→ **TASK OBJECTIVE**:
Your answer should hold every line of the records below that contains the string "largest".

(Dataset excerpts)
[Start of section]

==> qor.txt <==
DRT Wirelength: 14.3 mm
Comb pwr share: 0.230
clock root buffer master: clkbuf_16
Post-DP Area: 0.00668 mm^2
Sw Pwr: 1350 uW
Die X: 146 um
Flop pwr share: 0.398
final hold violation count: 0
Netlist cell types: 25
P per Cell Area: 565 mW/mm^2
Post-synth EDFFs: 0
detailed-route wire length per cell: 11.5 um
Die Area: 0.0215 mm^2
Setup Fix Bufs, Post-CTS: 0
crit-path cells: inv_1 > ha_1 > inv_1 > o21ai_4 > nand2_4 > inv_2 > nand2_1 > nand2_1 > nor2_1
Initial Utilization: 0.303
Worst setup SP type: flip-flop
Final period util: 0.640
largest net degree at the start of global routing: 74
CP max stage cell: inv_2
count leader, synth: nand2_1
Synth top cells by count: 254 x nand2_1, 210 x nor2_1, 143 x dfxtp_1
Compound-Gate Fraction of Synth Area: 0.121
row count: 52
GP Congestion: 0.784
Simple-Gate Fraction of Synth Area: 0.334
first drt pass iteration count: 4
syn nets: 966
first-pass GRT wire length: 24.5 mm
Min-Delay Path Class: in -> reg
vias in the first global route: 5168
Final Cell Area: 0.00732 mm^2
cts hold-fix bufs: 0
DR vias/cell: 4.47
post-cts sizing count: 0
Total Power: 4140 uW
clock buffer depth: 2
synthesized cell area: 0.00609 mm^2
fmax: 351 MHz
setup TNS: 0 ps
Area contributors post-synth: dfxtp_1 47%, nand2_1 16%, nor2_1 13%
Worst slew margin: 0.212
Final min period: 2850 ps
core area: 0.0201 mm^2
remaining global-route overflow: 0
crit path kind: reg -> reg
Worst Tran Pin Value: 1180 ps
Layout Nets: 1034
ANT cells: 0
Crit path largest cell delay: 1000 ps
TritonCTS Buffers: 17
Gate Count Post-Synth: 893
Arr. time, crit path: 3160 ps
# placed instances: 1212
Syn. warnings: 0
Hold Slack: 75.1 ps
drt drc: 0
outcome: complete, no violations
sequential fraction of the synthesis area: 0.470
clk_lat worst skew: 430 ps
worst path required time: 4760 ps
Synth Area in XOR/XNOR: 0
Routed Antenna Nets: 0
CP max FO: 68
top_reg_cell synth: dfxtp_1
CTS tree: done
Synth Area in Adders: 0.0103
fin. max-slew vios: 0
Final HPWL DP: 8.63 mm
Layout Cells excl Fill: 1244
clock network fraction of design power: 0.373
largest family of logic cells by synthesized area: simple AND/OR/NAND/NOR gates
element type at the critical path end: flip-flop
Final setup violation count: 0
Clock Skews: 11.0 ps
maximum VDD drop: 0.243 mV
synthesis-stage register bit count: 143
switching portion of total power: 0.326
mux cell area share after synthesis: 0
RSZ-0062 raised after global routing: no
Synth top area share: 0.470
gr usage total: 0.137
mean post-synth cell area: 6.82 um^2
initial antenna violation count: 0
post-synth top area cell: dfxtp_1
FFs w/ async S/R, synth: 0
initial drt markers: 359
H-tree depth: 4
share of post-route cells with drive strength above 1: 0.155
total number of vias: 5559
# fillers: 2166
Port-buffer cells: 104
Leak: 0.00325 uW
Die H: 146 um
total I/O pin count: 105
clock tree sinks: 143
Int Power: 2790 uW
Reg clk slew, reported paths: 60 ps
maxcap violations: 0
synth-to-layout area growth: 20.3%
### src/rtl/alu_if.sv
// rtl/alu_if.sv - operand/control and result/flag bundle for the 8-bit alu
interface alu_if;
  logic [3:0] alu_control;
  logic [7:0] alu_AI;
  logic [7:0] alu_BI;
  logic       alu_carry_in;
  logic       alu_decimal;
  logic [7:0] alu_Y;
  logic       alu_carry_out;
  logic       alu_overflow;
  logic       alu_zero;
  logic       alu_negative;

  modport master (
    output alu_control, alu_AI, alu_BI, alu_carry_in, alu_decimal,
    input  alu_Y, alu_carry_out, alu_overflow, alu_zero, alu_negative
  );

  modport slave (
    input  alu_control, alu_AI, alu_BI, alu_carry_in, alu_decimal,
    output alu_Y, alu_carry_out, alu_overflow, alu_zero, alu_negative
  );
endinterface

### src/rtl/alu.sv
// rtl/alu.sv - 8-bit registered alu, one-cycle latency; packed-BCD add/sub when ALU_BCD_EN is defined
module alu (
  input  logic  clk,
  input  logic  reset,
  alu_if.slave  bus
);

  typedef enum logic [3:0] {
    OP_ADD  = 4'h0,
    OP_SUB  = 4'h1,
    OP_AND  = 4'h2,
    OP_OR   = 4'h3,
    OP_XOR  = 4'h4,
    OP_ASL  = 4'h5,
    OP_LSR  = 4'h6,
    OP_ROL  = 4'h7,
    OP_ROR  = 4'h8,
    OP_INC  = 4'h9,
    OP_DEC  = 4'hA,
    OP_PASS = 4'hB
  } alu_op_e;

  logic [7:0] a;
  logic [7:0] b;
  logic       cin;
  logic [8:0] sum_bin;
  logic [8:0] diff_bin;
  logic       v_add;
  logic       v_sub;
  logic [7:0] y_next;
  logic       c_next;
  logic       v_next;

  assign a   = bus.alu_AI;
  assign b   = bus.alu_BI;
  assign cin = bus.alu_carry_in;

  assign sum_bin  = {1'b0, a} + {1'b0, b}  + {8'b0, cin};
  assign diff_bin = {1'b0, a} + {1'b0, ~b} + {8'b0, cin};

  // Overflow always comes from the binary result, even in decimal mode.
  assign v_add = (a[7] == b[7]) && (sum_bin[7]  != a[7]);
  assign v_sub = (a[7] != b[7]) && (diff_bin[7] != a[7]);

`ifdef ALU_BCD_EN
  logic       decimal_mode;
  logic [4:0] lo_add;
  logic       half_carry;
  logic [4:0] lo_add_adj;
  logic [4:0] hi_add;
  logic       dec_carry;
  logic [4:0] hi_add_adj;
  logic [4:0] lo_sub;
  logic       lo_borrow;
  logic [3:0] lo_sub_adj;
  logic [4:0] hi_sub;
  logic       hi_borrow;
  logic [3:0] hi_sub_adj;
  logic [7:0] bcd_sum;
  logic [7:0] bcd_diff;

  assign decimal_mode = bus.alu_decimal;

  assign lo_add     = {1'b0, a[3:0]} + {1'b0, b[3:0]} + {4'b0, cin};
  assign half_carry = (lo_add > 5'd9);
  assign lo_add_adj = half_carry ? (lo_add + 5'd6) : lo_add;
  assign hi_add     = {1'b0, a[7:4]} + {1'b0, b[7:4]} + {4'b0, half_carry};
  assign dec_carry  = (hi_add > 5'd9);
  assign hi_add_adj = dec_carry ? (hi_add + 5'd6) : hi_add;
  assign bcd_sum    = {hi_add_adj[3:0], lo_add_adj[3:0]};

  // Borrow-in is the inverse of carry-in; a negative nibble needs a -6 fixup.
  assign lo_sub     = {1'b0, a[3:0]} - {1'b0, b[3:0]} - {4'b0, ~cin};
  assign lo_borrow  = lo_sub[4];
  assign lo_sub_adj = lo_borrow ? (lo_sub[3:0] - 4'd6) : lo_sub[3:0];
  assign hi_sub     = {1'b0, a[7:4]} - {1'b0, b[7:4]} - {4'b0, lo_borrow};
  assign hi_borrow  = hi_sub[4];
  assign hi_sub_adj = hi_borrow ? (hi_sub[3:0] - 4'd6) : hi_sub[3:0];
  assign bcd_diff   = {hi_sub_adj, lo_sub_adj};
`else
  logic unused_decimal;
  assign unused_decimal = bus.alu_decimal;
`endif

  always_comb begin
    y_next = 8'h00;
    c_next = 1'b0;
    v_next = 1'b0;
    case (bus.alu_control)
      OP_ADD: begin
`ifdef ALU_BCD_EN
        if (decimal_mode) begin
          y_next = bcd_sum;
          c_next = dec_carry;
        end else begin
          y_next = sum_bin[7:0];
          c_next = sum_bin[8];
        end
`else
        y_next = sum_bin[7:0];
        c_next = sum_bin[8];
`endif
        v_next = v_add;
      end
      OP_SUB: begin
`ifdef ALU_BCD_EN
        if (decimal_mode) begin
          y_next = bcd_diff;
          c_next = ~hi_borrow;
        end else begin
          y_next = diff_bin[7:0];
          c_next = diff_bin[8];
        end
`else
        y_next = diff_bin[7:0];
        c_next = diff_bin[8];
`endif
        v_next = v_sub;
      end
      OP_AND:  y_next = a & b;
      OP_OR:   y_next = a | b;
      OP_XOR:  y_next = a ^ b;
      OP_ASL: begin
        y_next = {a[6:0], 1'b0};
        c_next = a[7];
      end
      OP_LSR: begin
        y_next = {1'b0, a[7:1]};
        c_next = a[0];
      end
      OP_ROL: begin
        y_next = {a[6:0], cin};
        c_next = a[7];
      end
      OP_ROR: begin
        y_next = {cin, a[7:1]};
        c_next = a[0];
      end
      OP_INC:  y_next = a + 8'd1;
      OP_DEC:  y_next = a - 8'd1;
      OP_PASS: y_next = a;
      default: y_next = 8'h00;
    endcase
  end

  always_ff @(posedge clk or posedge reset) begin
    if (reset) begin
      bus.alu_Y         <= 8'h00;
      bus.alu_carry_out <= 1'b0;
      bus.alu_overflow  <= 1'b0;
      bus.alu_zero      <= 1'b1;
      bus.alu_negative  <= 1'b0;
    end else begin
      bus.alu_Y         <= y_next;
      bus.alu_carry_out <= c_next;
      bus.alu_overflow  <= v_next;
      bus.alu_zero      <= (y_next == 8'h00);
      bus.alu_negative  <= y_next[7];
    end
  end

endmodule

### src/flat_wrapper.sv
// flat-port wrapper written by rule: the top's interface ports become plain ports
module alu_flat 
  (clk, reset, bus_alu_control, bus_alu_AI, bus_alu_BI, bus_alu_carry_in, bus_alu_decimal, bus_alu_Y, bus_alu_carry_out, bus_alu_overflow, bus_alu_zero, bus_alu_negative);
  alu_if bus_i ();
  input  logic clk;
  input  logic reset;
  input wire logic [$bits(bus_i.alu_control)-1:0] bus_alu_control;
  input wire logic [$bits(bus_i.alu_AI)-1:0] bus_alu_AI;
  input wire logic [$bits(bus_i.alu_BI)-1:0] bus_alu_BI;
  input wire logic [$bits(bus_i.alu_carry_in)-1:0] bus_alu_carry_in;
  input wire logic [$bits(bus_i.alu_decimal)-1:0] bus_alu_decimal;
  output wire logic [$bits(bus_i.alu_Y)-1:0] bus_alu_Y;
  output wire logic [$bits(bus_i.alu_carry_out)-1:0] bus_alu_carry_out;
  output wire logic [$bits(bus_i.alu_overflow)-1:0] bus_alu_overflow;
  output wire logic [$bits(bus_i.alu_zero)-1:0] bus_alu_zero;
  output wire logic [$bits(bus_i.alu_negative)-1:0] bus_alu_negative;
  assign bus_i.alu_control = bus_alu_control;
  assign bus_i.alu_AI = bus_alu_AI;
  assign bus_i.alu_BI = bus_alu_BI;
  assign bus_i.alu_carry_in = bus_alu_carry_in;
  assign bus_i.alu_decimal = bus_alu_decimal;
  assign bus_alu_Y = bus_i.alu_Y;
  assign bus_alu_carry_out = bus_i.alu_carry_out;
  assign bus_alu_overflow = bus_i.alu_overflow;
  assign bus_alu_zero = bus_i.alu_zero;
  assign bus_alu_negative = bus_i.alu_negative;
  alu u_core (.clk(clk), .reset(reset), .bus(bus_i));
endmodule
### config.mk
export PLATFORM = sky130hd
export DESIGN_NAME = alu_flat
export DESIGN_NICKNAME = d
export VERILOG_FILES = /design/src/rtl/alu_if.sv /design/src/rtl/alu.sv /design/src/flat_wrapper.sv
export SDC_FILE = /design/constraint.sdc
export NUM_CORES = 1
export LEC_CHECK = 0
export ABC_AREA = 1
export CAP_MARGIN = 20
export CELL_PAD_IN_SITES_DETAIL_PLACEMENT = 2
export CELL_PAD_IN_SITES_GLOBAL_PLACEMENT = 2
export CORE_MARGIN = 5
export CORE_UTILIZATION = 28
export CTS_CLUSTER_SIZE = 10
export DETAILED_ROUTE_END_ITERATION = 8
export PLACE_DENSITY = 0.8
export SETUP_SLACK_MARGIN = 0.1
export SYNTH_ARGS = -nofsm -noshare
export SYNTH_HDL_FRONTEND = slang
export SYNTH_SLANG_ARGS = --single-unit
export TNS_END_PERCENT = 20
### constraint.sdc
create_clock -name clk -period 0.8 [get_ports clk]
set_input_delay 0.08 -clock clk [delete_from_list [all_inputs] [get_ports clk]]
set_output_delay 0.08 -clock clk [all_outputs]
set_load 0.01 [all_outputs]
; ---- After elaboration in Yosys (flattened, before gate mapping)
; Cells that the tools add are included.
[classes]
n_addsub = 6
eq_ne = 15
n_mux = 3
n_bitwise = 4
reduce_logical = 6
[op_table]
columns = operator, count
row1 = case mux 8 bit (12 select lines), 1
row2 = adder 8 x 8 -> 9 bit, 2
row3 = adder 9 x 1 -> 9 bit, 2
row4 = "equality test 4 x 3 -> 1 bit, second input constant", 4
row5 = "equality test 4 bit, second input constant", 4
row6 = "adder 8 x 1 -> 8 bit, second input constant", 1
row7 = AND 8 bit, 1
row8 = "equality test 4 x 2 -> 1 bit, second input constant", 2
row9 = logical NOT 8 bit, 1
row10 = inverter 8 bit, 1
row11 = OR 8 bit, 1
row12 = "subtractor 8 x 1 -> 8 bit, second input constant", 1
row13 = XOR 8 bit, 1
row14 = "equality test 4 x 1 -> 1 bit, second input constant", 1
row15 = logical NOT 4 bit, 1
row16 = case mux 1 bit (4 select lines), 1
row17 = OR reduction 2 bit, 2
row18 = != test 1 bit, 3
row19 = logical AND 1 bit, 2
row20 = case mux 1 bit (2 select lines), 1
row21 = equality test 1 bit, 1
[word_totals]
regBits = 12
in_bits = 24
output_inout_bits = 12
word_cells = 39

; ---- Logic depth before layout (Yosys ltp)
[depth]
ltp_word = 6
mapped_depth = 19
mapped_depth_nobuf = 19

; ---- Worst setup path after synthesis
; No wires, ideal clock.
[synth_timing]
kind = input-to-reg
startpoint = in bus_alu_carry_in
endpoint = reg u_core.bus.alu_zero
setup_time_ns = 0.067
arrival_time_ns = 1.862
t_required_ns = 0.733
path_slack_ns = -1.129
stages = 15
path_buffers = 0
cell_sequence = inv_1 > fa_1 > inv_1 > fa_1 > nand3_1 > nand2_1 > a21oi_1 > nand2_1 > nor2_1 > nand2_1 > nor2_1 > nand3_1 > nor2_1 > nand3_1 > nor2_1
[synth_between]
elab_chain_len = 3
elab_cells_between_ends = 4
cone_classes = add/sub: 2 / mux: 1 / reduce/logical: 1
[synth_rtl]
columns = element, line_no
row1 = "start, declared", flat_wrapper.sv:10  ; input wire logic [$bits(bus_i.alu_carry_in)-1:0] bus_alu_carry_in;
row2 = adder 9 x 1 -> 9 bit (on tied branches), "alu.sv:39, alu.sv:38"
row3 = case mux 8 bit (12 select lines) (*), alu.sv:89  ; case (bus.alu_control)
row4 = logical NOT 8 bit (*), alu.sv:157  ; bus.alu_zero <= (y_next == 8'h00);
row5 = "end signal, assigned", alu.sv:157
row6 = "end, declared", alu_if.sv:21  ; output alu_Y, alu_carry_out, alu_overflow, alu_zero, alu_negative
; Every way passes the cells marked *; elsewhere a longest branch is shown, timed or not.

; ---- Worst setup path in the final report
[layout_timing]
startpoint = in bus_alu_BI[0]
endpoint = reg u_core.bus.alu_zero
[layout_between]
elab_chain_len = 5
elab_cells_between_ends = 10
cone_classes = add/sub: 4 / mux: 1 / bitwise: 4 / reduce/logical: 1
[layout_rtl]
columns = element, line_no
row1 = "start, declared", flat_wrapper.sv:9  ; input wire logic [$bits(bus_i.alu_BI)-1:0] bus_alu_BI;
row2 = inverter 8 bit, alu.sv:39  ; assign diff_bin = {1'b0, a} + {1'b0, ~b} + {8'b0, cin};
row3 = adder 8 x 8 -> 9 bit, alu.sv:39
row4 = adder 9 x 1 -> 9 bit, alu.sv:39
row5 = case mux 8 bit (12 select lines) (*), alu.sv:89
row6 = logical NOT 8 bit (*), alu.sv:157
; Marks and branches as above.

==> impl_metrics.env <==
export IMPL_status="finished with violations"
export IMPL_violations="negative setup slack"
export IMPL_final_cells=617
export IMPL_max_slew_margin_pct=70.94
export IMPL_portBuffers=34
export IMPL_synth_top_area_share_pct=18.60
export IMPL_core_um2=7607
export IMPL_finalCritPeriodShare_pct=263.4
export IMPL_endpoint_kind="flip-flop"
export IMPL_worstPathArrival_ns=2.29
export IMPL_ys_flop_type="dfrtp_1"
export IMPL_clock_sinks=11
export IMPL_syn_nets=428
export IMPL_fin_util_pct=49.64
export IMPL_drt_drc_violations_left=0
export IMPL_finalHoldViolCount=0
export IMPL_rows=32
export IMPL_synth_edf_count=0
export IMPL_peakVddDrop_mv=0.3909
export IMPL_final_common_cell="buf_4"
export IMPL_wl_um=16800
export IMPL_drtIter0Drc=168
export IMPL_cp_start_kind="input pin"
export IMPL_yosysSeqAreaShare_pct=12.80
export IMPL_syn_area_per_cell_um2=5.744
export IMPL_ys_ff_latch=11
export IMPL_die_y_um=97.82
export IMPL_ctsLongestPathBuffers=2
export IMPL_wl_per_cell_um=27.24
export IMPL_grt_total_usage_pct=29.67
export IMPL_power_density_nw_per_um2=1021
export IMPL_fillers=891
export IMPL_die_w_um=97.82
export IMPL_leakage_nw=2.037
export IMPL_required_ns=0.99
export IMPL_first_pass_iters=5
export IMPL_cts_tree="yes"
export IMPL_dieArea_um2=9569
export IMPL_placed_cells=599
export IMPL_initial_core_util_pct=28.39
export IMPL_cts_buffers=3
export IMPL_grt_pass1_wl_um=22260
export IMPL_syn_to_final_growth_pct=74.86
export IMPL_antenna_found_initial=1
export IMPL_fin_setup_tns_ns=-12.26
export IMPL_gr_total_overflow=0
export IMPL_worstPathMaxFanout=2
export IMPL_tightest_slew_ns=0.4333
export IMPL_setup_violations=23
export IMPL_async_flop_share_pct=100.0
export IMPL_fmax_mhz=474.5
export IMPL_synth_area_leader_cell="nand2_1"
export IMPL_root_buffer="clkbuf_8"
export IMPL_grt_pass1_vias=3772
export IMPL_ys_warn_count=0
export IMPL_synth_area_top_cells="nand2_1, ha_1, inv_1"
export IMPL_layout_common_cells="buf_4, nand2_1, inv_1, nand3_1, nor2_1"
export IMPL_period_minus_slack_ns=2.108
export IMPL_rsz0062_at_grt="yes"
export IMPL_grt_max_degree=10
export IMPL_num_vias=3400
export IMPL_syn_cell_area_um2=2160
export IMPL_place_gp_congestion=0.8758
export IMPL_nNetsFinal=567
export IMPL_synth_cell_types=32
export IMPL_postRouteAntennaNets=0
export IMPL_power_w=0.003855
export IMPL_drive_above_1_share_pct=44.94
export IMPL_hold_class="input pin to asynchronous set/reset pin"
export IMPL_fin_ws_ns=-1.308
export IMPL_netlist_instances=376
export IMPL_cts_max_level=1
export IMPL_maxCapViolations=0
export IMPL_crit_type="input pin to flip-flop"
export IMPL_pin_count=36
export IMPL_hpwl_um=9716
export IMPL_vias_per_cell=5.511
export IMPL_maxSlewViolCount=0
export IMPL_clk_pin_slew_ns=0.06
==> registers in the layout (all words and copies together), names as in the netlist <==
signal,flops
u_core.bus.alu_Y,8
u_core.bus.alu_overflow,1
u_core.bus.alu_carry_out,1
u_core.bus.alu_zero,1
==> critical path, stage by stage <==
cell and delay, ns:
buf_8 0.10, buf_6 0.11, fa_2 0.37, fa_2 0.61
nor2_1 0.08, nor2_1 0.12, nand2_2 0.08, nor2_4 0.15
nand2_2 0.08, nor2_4 0.13, nand3_2 0.10, nor2_2 0.11
nand3_2 0.07, nor2_2 0.09
==> cell usage after synthesis, types with 2 or more instances <==
library cell	n
a41oi_1	3
a21oi_1	17
nand3_1	45
o22ai_1	4
buf_2	2
nor2_4	2
dfrtp_1	10
nand4_1	2
nor2_2	4
xor2_1	3
ha_1	24
fa_1	4
nand2_2	6
o21ai_0	13
nor2_1	37
nand2_1	107
o221ai_1	2
nand3b_1	2
inv_1	76
==> path summary, 6_finish.rpt <==
check | start | to | slack (ns) | depth (start not counted)
min | reset | u_core.bus.alu_Y[2] | 0.10 | 2
max | bus_alu_BI[0] | u_core.bus.alu_zero | -1.31 | 14
max in group asynchronous | reset | u_core.bus.alu_carry_out | 0.32 | 3
min in group clk | bus_alu_AI[0] | u_core.bus.alu_carry_out | 0.36 | 4
==> per-layer routing <==
metal  global-route usage (%)  routed length (µm)
met1                    35.56                6425
met2                    54.82                8545
met3                    2.357                 749
met4                    10.86                1084
met5                        0                   0
==> report_power, final <==
part	switching, W	internal, W
clock network	0.000262	0.000353
registers	0.0000299	0.000628
logic	0.00152	0.00106
total	0.00182	0.00204
==> per-stage QoR <==
stage / cell area (µm²) / worst slack, ns / hold WS, ns
final: 3776 / -1.308 / 0.1039
after floorplan: 2167 / -1.060 / -0.06828
after global routing: 3776 / -1.402 / 0.1438
after detailed placement: 3293 / -1.944 / 0.3554
after CTS: 3581 / -1.247 / 0.09718
after global placement: 3293 / -1.764 / 0.3357
==> cells by family (layout without fill, tap and decap cells) <==
| family | Yosys count | after routing | share of synthesized area [%] |
|---|---|---|---|
| xor+xnor | 3 | 3 | 1.217 |
| other cells | 0 | 1 | 0 |
| flops | 11 | 11 | 12.80 |
| fa+ha+maj | 28 | 28 | 17.61 |
| simple gates | 210 | 210 | 42.35 |
| buf+inv | 80 | 218 | 14.19 |
| compound gates | 44 | 44 | 11.82 |
==> cell type report <==
cell class                 count  area [µm²]  area share (%)
antenna                        1       2.502         0.06627
tap                          102       127.6           3.380
timing repair buffer         137        1097           29.06
sequential                    11       276.5           7.323
multi-input combinational    285        1931           51.13
clock buffer                   4       45.04           1.193
inverter                      77       296.5           7.853
==> what timing repair did <==
item / in CTS / in global routing
hold buffers: 0 / 0
endpoints found under the setup margin: 23 / 23
resized for setup: 160 / 48
setup buffers: 9 / 4
endpoints found under the hold margin: 0 / 0
cloned: 0 / 0
pin swaps: 29 / 23
(Power assumes the default switching activity.)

[End of section]

→ **TASK RESPONSE**:
largest net degree at the start of global routing: 74
Crit path largest cell delay: 1000 ps
largest family of logic cells by synthesized area: simple AND/OR/NAND/NOR gates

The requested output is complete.